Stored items

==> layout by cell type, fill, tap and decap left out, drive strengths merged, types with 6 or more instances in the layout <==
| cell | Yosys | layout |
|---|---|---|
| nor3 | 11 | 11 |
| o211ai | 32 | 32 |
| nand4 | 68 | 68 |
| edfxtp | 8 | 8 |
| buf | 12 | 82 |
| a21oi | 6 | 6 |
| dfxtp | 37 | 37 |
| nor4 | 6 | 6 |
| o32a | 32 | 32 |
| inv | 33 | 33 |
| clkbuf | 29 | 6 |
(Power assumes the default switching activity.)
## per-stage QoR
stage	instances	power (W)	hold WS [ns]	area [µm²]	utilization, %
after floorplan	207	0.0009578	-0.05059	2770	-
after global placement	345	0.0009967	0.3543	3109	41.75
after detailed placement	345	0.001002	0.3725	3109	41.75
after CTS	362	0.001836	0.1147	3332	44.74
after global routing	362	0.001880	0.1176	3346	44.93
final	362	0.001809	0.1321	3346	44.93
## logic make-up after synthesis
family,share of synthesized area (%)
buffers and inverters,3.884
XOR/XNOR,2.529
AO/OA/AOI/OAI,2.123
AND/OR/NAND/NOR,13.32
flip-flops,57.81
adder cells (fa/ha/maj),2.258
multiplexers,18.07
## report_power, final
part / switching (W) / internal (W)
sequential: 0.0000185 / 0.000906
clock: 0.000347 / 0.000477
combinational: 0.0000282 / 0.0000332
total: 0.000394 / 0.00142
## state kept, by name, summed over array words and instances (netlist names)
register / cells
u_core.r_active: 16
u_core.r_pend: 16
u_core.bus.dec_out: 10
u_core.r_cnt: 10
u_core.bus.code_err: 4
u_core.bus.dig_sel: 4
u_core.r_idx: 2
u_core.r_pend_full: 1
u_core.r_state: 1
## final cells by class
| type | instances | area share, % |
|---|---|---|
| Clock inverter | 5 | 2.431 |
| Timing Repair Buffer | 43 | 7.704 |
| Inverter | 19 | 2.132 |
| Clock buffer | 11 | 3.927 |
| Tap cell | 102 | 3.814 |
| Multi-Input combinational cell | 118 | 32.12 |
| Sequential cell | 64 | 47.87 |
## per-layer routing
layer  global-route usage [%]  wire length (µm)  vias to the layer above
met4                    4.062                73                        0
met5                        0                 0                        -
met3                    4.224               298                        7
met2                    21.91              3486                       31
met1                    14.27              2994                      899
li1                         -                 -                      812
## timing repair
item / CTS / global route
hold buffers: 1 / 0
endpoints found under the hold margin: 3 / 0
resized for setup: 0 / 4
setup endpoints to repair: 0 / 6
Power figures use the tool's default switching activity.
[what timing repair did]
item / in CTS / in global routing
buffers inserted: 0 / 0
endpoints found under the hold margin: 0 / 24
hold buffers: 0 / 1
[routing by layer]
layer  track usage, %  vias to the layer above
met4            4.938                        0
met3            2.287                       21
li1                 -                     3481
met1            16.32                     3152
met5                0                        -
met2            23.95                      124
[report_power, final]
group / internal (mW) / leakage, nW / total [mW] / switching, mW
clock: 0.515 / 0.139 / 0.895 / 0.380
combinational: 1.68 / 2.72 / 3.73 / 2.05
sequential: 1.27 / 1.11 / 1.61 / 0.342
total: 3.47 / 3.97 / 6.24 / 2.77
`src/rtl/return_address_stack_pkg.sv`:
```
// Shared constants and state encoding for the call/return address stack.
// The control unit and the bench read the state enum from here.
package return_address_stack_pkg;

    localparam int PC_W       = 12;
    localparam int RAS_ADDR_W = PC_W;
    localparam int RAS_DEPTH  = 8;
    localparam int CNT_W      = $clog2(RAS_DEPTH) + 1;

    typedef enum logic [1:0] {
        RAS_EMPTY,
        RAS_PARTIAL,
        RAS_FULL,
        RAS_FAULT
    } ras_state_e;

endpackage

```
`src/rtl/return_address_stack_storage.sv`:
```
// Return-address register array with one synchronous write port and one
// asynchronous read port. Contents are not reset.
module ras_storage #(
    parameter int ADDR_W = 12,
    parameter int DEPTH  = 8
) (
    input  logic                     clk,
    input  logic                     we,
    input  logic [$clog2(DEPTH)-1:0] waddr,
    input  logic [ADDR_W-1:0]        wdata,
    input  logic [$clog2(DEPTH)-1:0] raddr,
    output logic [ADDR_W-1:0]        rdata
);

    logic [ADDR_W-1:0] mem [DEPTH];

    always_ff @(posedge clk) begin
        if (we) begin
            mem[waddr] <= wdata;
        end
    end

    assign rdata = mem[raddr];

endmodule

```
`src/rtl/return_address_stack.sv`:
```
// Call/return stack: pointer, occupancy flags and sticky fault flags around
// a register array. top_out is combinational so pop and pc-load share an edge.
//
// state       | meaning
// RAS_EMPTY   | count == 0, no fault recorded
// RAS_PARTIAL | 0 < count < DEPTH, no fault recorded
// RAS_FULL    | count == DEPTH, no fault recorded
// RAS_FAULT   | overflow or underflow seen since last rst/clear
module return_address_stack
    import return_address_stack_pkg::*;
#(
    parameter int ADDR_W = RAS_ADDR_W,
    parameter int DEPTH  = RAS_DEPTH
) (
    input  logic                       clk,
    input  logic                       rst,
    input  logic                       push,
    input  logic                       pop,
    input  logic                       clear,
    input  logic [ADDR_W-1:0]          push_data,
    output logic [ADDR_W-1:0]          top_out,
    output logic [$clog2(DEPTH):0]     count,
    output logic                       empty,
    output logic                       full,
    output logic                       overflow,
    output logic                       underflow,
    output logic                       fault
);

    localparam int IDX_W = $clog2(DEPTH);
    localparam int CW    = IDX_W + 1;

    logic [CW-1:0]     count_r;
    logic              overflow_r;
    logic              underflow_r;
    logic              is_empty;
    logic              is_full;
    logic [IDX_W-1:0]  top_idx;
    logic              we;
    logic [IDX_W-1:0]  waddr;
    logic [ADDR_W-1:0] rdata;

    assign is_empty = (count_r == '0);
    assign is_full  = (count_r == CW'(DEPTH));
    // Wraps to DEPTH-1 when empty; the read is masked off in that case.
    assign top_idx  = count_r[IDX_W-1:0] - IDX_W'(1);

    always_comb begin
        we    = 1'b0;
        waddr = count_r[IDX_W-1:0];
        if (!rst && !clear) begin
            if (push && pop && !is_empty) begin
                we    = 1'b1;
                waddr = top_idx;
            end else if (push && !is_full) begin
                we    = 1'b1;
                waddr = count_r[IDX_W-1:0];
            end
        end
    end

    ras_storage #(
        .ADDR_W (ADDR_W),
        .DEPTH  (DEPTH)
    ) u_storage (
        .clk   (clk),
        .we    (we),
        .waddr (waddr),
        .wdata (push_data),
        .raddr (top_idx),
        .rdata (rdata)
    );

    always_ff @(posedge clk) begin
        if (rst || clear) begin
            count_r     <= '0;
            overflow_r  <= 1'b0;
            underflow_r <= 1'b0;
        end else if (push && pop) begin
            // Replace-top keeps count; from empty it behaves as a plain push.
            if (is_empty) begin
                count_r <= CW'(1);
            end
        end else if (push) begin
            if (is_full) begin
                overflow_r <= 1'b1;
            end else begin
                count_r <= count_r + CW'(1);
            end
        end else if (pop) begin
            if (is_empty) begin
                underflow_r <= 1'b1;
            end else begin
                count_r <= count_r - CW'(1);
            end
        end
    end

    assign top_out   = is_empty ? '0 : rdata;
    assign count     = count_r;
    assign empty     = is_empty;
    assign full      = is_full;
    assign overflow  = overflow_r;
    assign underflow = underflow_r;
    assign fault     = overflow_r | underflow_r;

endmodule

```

Activity:
Return only the exact lines from the opening of the records through the line that contains "19 | 2.132 |", both included.

Task result:
==> layout by cell type, fill, tap and decap left out, drive strengths merged, types with 6 or more instances in the layout <==
| cell | Yosys | layout |
|---|---|---|
| nor3 | 11 | 11 |
| o211ai | 32 | 32 |
| nand4 | 68 | 68 |
| edfxtp | 8 | 8 |
| buf | 12 | 82 |
| a21oi | 6 | 6 |
| dfxtp | 37 | 37 |
| nor4 | 6 | 6 |
| o32a | 32 | 32 |
| inv | 33 | 33 |
| clkbuf | 29 | 6 |
(Power assumes the default switching activity.)
## per-stage QoR
stage	instances	power (W)	hold WS [ns]	area [µm²]	utilization, %
after floorplan	207	0.0009578	-0.05059	2770	-
after global placement	345	0.0009967	0.3543	3109	41.75
after detailed placement	345	0.001002	0.3725	3109	41.75
after CTS	362	0.001836	0.1147	3332	44.74
after global routing	362	0.001880	0.1176	3346	44.93
final	362	0.001809	0.1321	3346	44.93
## logic make-up after synthesis
family,share of synthesized area (%)
buffers and inverters,3.884
XOR/XNOR,2.529
AO/OA/AOI/OAI,2.123
AND/OR/NAND/NOR,13.32
flip-flops,57.81
adder cells (fa/ha/maj),2.258
multiplexers,18.07
## report_power, final
part / switching (W) / internal (W)
sequential: 0.0000185 / 0.000906
clock: 0.000347 / 0.000477
combinational: 0.0000282 / 0.0000332
total: 0.000394 / 0.00142
## state kept, by name, summed over array words and instances (netlist names)
register / cells
u_core.r_active: 16
u_core.r_pend: 16
u_core.bus.dec_out: 10
u_core.r_cnt: 10
u_core.bus.code_err: 4
u_core.bus.dig_sel: 4
u_core.r_idx: 2
u_core.r_pend_full: 1
u_core.r_state: 1
## final cells by class
| type | instances | area share, % |
|---|---|---|
| Clock inverter | 5 | 2.431 |
| Timing Repair Buffer | 43 | 7.704 |
| Inverter | 19 | 2.132 |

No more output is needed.